Action item:
Copy the first line of the material below and every later line through the line containing "CTS | -0.0288 | 0.000966", without any other output.

Data to use:

------------------------------------------------------------------------

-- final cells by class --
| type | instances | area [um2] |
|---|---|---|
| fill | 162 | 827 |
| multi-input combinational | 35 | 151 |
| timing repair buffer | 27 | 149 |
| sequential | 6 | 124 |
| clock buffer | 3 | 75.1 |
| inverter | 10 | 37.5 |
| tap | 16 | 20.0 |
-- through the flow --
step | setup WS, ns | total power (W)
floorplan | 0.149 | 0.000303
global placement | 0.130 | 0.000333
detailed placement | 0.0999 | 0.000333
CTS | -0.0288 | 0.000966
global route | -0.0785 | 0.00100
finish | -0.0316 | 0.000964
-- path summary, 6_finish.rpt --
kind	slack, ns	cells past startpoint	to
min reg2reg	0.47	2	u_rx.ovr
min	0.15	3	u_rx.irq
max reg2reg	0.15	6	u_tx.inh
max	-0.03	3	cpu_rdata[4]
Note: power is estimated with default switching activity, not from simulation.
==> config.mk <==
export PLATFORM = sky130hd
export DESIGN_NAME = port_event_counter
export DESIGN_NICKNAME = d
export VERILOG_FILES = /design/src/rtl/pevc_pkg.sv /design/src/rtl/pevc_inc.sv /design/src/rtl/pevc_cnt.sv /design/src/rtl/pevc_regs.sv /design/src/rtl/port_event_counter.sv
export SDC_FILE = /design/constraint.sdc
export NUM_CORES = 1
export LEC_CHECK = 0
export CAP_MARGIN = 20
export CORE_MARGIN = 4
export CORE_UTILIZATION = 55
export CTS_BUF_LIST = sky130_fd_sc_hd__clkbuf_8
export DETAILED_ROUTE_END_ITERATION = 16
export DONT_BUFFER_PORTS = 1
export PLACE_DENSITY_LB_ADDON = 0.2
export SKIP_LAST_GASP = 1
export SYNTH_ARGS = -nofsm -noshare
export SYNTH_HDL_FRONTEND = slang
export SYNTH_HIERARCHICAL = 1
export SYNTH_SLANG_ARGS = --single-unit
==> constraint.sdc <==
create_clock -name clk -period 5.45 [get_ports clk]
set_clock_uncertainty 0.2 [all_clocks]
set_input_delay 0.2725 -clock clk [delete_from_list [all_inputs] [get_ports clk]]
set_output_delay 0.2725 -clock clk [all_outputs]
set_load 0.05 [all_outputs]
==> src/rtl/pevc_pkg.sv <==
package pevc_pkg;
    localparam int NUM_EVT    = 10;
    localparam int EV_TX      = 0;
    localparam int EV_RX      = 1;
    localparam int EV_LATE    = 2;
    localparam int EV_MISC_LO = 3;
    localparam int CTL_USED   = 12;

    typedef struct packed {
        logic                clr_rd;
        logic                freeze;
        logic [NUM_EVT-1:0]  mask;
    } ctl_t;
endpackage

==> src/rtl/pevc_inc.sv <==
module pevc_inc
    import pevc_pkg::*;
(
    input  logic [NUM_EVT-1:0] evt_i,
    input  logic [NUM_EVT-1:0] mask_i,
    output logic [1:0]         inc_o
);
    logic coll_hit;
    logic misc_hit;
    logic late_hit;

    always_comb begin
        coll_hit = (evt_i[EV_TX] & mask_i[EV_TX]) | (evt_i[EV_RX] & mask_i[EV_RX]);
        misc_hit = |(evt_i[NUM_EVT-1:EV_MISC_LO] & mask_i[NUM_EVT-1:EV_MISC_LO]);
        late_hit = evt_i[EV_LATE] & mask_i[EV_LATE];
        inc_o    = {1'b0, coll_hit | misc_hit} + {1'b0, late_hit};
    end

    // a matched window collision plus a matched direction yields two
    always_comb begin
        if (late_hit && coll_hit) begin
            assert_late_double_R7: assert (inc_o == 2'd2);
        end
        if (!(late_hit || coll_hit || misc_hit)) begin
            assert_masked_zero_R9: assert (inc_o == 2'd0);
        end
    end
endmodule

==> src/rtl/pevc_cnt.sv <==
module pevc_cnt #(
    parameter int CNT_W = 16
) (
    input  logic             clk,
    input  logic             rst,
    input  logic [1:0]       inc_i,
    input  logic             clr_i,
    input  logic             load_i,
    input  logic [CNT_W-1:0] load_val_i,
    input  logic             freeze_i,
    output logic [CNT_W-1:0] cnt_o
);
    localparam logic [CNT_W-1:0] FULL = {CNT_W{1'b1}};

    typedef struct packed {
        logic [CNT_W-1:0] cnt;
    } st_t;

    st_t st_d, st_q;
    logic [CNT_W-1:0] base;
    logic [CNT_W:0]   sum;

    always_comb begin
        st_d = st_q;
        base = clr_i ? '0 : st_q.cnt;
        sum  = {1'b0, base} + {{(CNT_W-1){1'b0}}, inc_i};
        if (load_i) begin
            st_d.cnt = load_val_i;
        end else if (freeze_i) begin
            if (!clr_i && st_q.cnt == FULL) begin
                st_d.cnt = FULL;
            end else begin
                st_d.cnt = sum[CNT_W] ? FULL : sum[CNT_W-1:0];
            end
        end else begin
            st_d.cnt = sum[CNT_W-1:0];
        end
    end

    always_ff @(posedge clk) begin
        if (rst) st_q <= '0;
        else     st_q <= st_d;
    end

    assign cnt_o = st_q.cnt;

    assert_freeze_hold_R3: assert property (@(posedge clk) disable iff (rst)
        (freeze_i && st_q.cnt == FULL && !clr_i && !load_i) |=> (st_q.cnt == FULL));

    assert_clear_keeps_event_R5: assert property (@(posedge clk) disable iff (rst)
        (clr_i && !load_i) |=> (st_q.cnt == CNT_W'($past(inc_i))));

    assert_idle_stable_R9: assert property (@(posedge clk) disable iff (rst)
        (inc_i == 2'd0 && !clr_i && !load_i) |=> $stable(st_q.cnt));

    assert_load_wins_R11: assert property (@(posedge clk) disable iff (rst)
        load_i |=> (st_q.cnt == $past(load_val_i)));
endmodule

------------------------------------------------------------------------

Exercise solution:
-- final cells by class --
| type | instances | area [um2] |
|---|---|---|
| fill | 162 | 827 |
| multi-input combinational | 35 | 151 |
| timing repair buffer | 27 | 149 |
| sequential | 6 | 124 |
| clock buffer | 3 | 75.1 |
| inverter | 10 | 37.5 |
| tap | 16 | 20.0 |
-- through the flow --
step | setup WS, ns | total power (W)
floorplan | 0.149 | 0.000303
global placement | 0.130 | 0.000333
detailed placement | 0.0999 | 0.000333
CTS | -0.0288 | 0.000966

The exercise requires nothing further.